◆ What this task involves: Reproduce, exactly and in full, only the lines below from the one containing "export PLATFORM = sky130hd" through the one containing "set_load 0.01 [all_outputs]".

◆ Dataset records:
From an optimization exercise on the open Yosys and OpenROAD flow, aimed at small area; shortcuts taken in it are not production practice.
The RTL was checked by simulation tests, not by an equivalence proof against the original design.
Power figures rest on the tool's default switching activity, not on a simulated workload.

// VGA_Display
module VGA_Display(input clk, input left, input left_2, input rst, input switch, input AI_switch,
						 output [2:0] R, output [2:0] G, output [1:0] B, output vga_out_vsync, output vga_out_hsync,
						 output reg flag, output [6:0] OUT, output[3:0] EN,
						 input MISO, output SS, output MOSI, output SCLK,
						 input MISO_P2, output SS_P2, output MOSI_P2, output SCLK_P2 ,output test,
						 input fast);
function [15:0] inc16;            
	input [15:0] x;
	reg c; integer i;
	begin
		c = 1'b1;
		for (i = 0; i < 16; i = i + 1) begin
			inc16[i] = x[i] ^ c;
			c = x[i] & c;
		end
	end
endfunction
function [9:0] add10;             
	input [9:0] a, b;
	reg c; integer i;
	begin
		c = 1'b0;
		for (i = 0; i < 10; i = i + 1) begin
			add10[i] = a[i] ^ b[i] ^ c;
			c = (a[i] & b[i]) | (a[i] & c) | (b[i] & c);
		end
	end
endfunction
function geC;                     
	input [9:0] x, k;
	integer i;
	begin
		geC = 1'b1;
		for (i = 0; i < 10; i = i + 1)
			geC = k[i] ? (x[i] & geC) : (x[i] | geC);
	end
endfunction
function leC;                     
	input [9:0] x, k;
	integer i;
	begin
		leC = 1'b1;
		for (i = 0; i < 10; i = i + 1)
			leC = k[i] ? (~x[i] | leC) : (~x[i] & leC);
	end
endfunction
reg [9:0] X, Y;
wire H_MAX = X[9] & X[8] & X[4] & X[2] & X[0];   
wire V_MAX = Y[9] & Y[3] & Y[1] & Y[0];          
always @(posedge clk or posedge rst)
	if (rst) X <= 10'd0;
	else if (H_MAX) X <= 10'd0;
	else X <= inc16({6'd0, X});
always @(posedge clk or posedge rst)
	if (rst) Y <= 10'd0;
	else if (H_MAX) Y <= V_MAX ? 10'd0 : inc16({6'd0, Y});
assign vga_out_hsync = ~(geC(X, 10'd646) && leC(X, 10'd741));
assign vga_out_vsync = ~(geC(Y, 10'd491) && leC(Y, 10'd493));
reg [5:0] gl;
reg [9:0] gh;
wire game_clk = fast ? ((|gh) | (&gl))
                     : ((gh == 10'd400) & gl[4] & gl[2] & gl[1]);
always @(posedge clk or posedge rst)
	if (rst) begin gl <= 6'd0; gh <= 10'd0; end
	else if (game_clk) begin gl <= 6'd0; gh <= 10'd0; end
	else begin
		gl <= inc16({10'd0, gl});
		if (&gl) gh <= {gh[8:0], ~(gh[9] ^ gh[6])};
	end
reg [6:0] pl;
reg [8:0] ph;
wire temp_clk = fast ? ((|ph) | (pl[6] & (pl[5] | pl[4] | (&pl[3:0]))))
                     : ((ph == 9'd380) & pl[6] & pl[5] & pl[2] & pl[1]);
always @(posedge clk or posedge rst)
	if (rst) begin pl <= 7'd0; ph <= 9'd0; end
	else if (temp_clk) begin pl <= 7'd0; ph <= 9'd0; end
	else begin
		pl <= inc16({9'd0, pl});
  ...
For scale: about 190 flip-flops, ~38 I/O pins, about 0.011 mm2 of cells after synthesis.
==> flow/config.mk <==
export PLATFORM = sky130hd
export DESIGN_NAME = VGA_Display
export DESIGN_NICKNAME = VGA_Display
export VERILOG_FILES = /design/flow/design.v
export SDC_FILE = /design/flow/constraint.sdc
export NUM_CORES = 4
export LEC_CHECK = 0
export CAP_MARGIN = 20
export CORE_MARGIN = 2
export CORE_UTILIZATION = 75
export SLEW_MARGIN = 20
==> flow/constraint.sdc <==
create_clock -name core_clock -period 10.0 [get_ports {clk}]
set_input_delay 2.0000 -clock core_clock [delete_from_list [all_inputs] [get_ports {clk}]]
set_output_delay 2.0000 -clock core_clock [all_outputs]
set_load 0.01 [all_outputs]
standard.sh (not shown) runs the stock make flow with config.mk's settings and CLKGATE_MAP_FILE= SYNTH_SCRIPT=/design/flow/synth_recipe.tcl, a recipe that flattens the netlist after the stock synthesis.
==> flow/flow/run.sh <==
#!/bin/bash
# Layout flow: the standard ORFS flow, with changes that only affect
# cell choice:
#  - ABC restructures the logic for fewer nodes (&deepsyn, 2 minutes) and
#    maps it with an area-oriented script (flow/abc_area.script)
#    instead of ORFS's delay-oriented one (registers are mapped before ABC
#    and are untouched by it);
#  - adders are left to ABC (no full/half-adder cell extraction before it);
#  - the input/output port buffers are buf_1 cells;
#  - clock tree synthesis uses clkbuf_8 and adds no dummy loads.
# Each tool's output goes to a log file in this folder.
set -euo pipefail
WORK=$(pwd)
rm -rf "$WORK/scripts_local"
cp -r "$FLOW_HOME/scripts" "$WORK/scripts_local"
cp "$WORK/flow/abc_area.script" "$WORK/scripts_local/abc_speed.script"
bash "$WORK/standard.sh" SCRIPTS_DIR="$WORK/scripts_local" ADDER_MAP_FILE= \
	BUFFER_PORTS_ARGS="-buffer_cell sky130_fd_sc_hd__buf_1" \
	CTS_ARGS="-sink_clustering_enable -repair_clock_nets -dont_use_dummy_load -buf_list sky130_fd_sc_hd__clkbuf_8" finish > "$WORK/flow_make.log" 2>&1
==> flow/flow/abc_area.script <==
strash
&get -n
&fraig -x
&put
scorr
dc2
strash
&get -n
&deepsyn -T 120
&put
strash
&get -n
&dch -f
&nf -R 1000 -p
&put
Next try:
--- a/flow/flow/run.sh
+++ b/flow/flow/run.sh
@@ -19 +19 @@
-	CTS_ARGS="-sink_clustering_enable -repair_clock_nets -dont_use_dummy_load -buf_list sky130_fd_sc_hd__clkbuf_8" finish > "$WORK/flow_make.log" 2>&1
+	CTS_ARGS="-sink_clustering_enable -repair_clock_nets -dont_use_dummy_load -buf_list {sky130_fd_sc_hd__clkbuf_4 sky130_fd_sc_hd__clkbuf_8} -sink_clustering_buffer sky130_fd_sc_hd__clkbuf_4 -sink_clustering_size 6 -sink_clustering_max_diameter 60" finish > "$WORK/flow_make.log" 2>&1
- CORE_UTILIZATION: 75 -> 60
What happened: Worst setup slack degrades by 0.32 ns. Synthesized cell count drops by 0.86%. Cell area stays flat. Routed wire length drops by 0.82%. Register-to-register slack degrades by 0.20 ns.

◆ Solution to this problem:
export PLATFORM = sky130hd
export DESIGN_NAME = VGA_Display
export DESIGN_NICKNAME = VGA_Display
export VERILOG_FILES = /design/flow/design.v
export SDC_FILE = /design/flow/constraint.sdc
export NUM_CORES = 4
export LEC_CHECK = 0
export CAP_MARGIN = 20
export CORE_MARGIN = 2
export CORE_UTILIZATION = 75
export SLEW_MARGIN = 20
==> flow/constraint.sdc <==
create_clock -name core_clock -period 10.0 [get_ports {clk}]
set_input_delay 2.0000 -clock core_clock [delete_from_list [all_inputs] [get_ports {clk}]]
set_output_delay 2.0000 -clock core_clock [all_outputs]
set_load 0.01 [all_outputs]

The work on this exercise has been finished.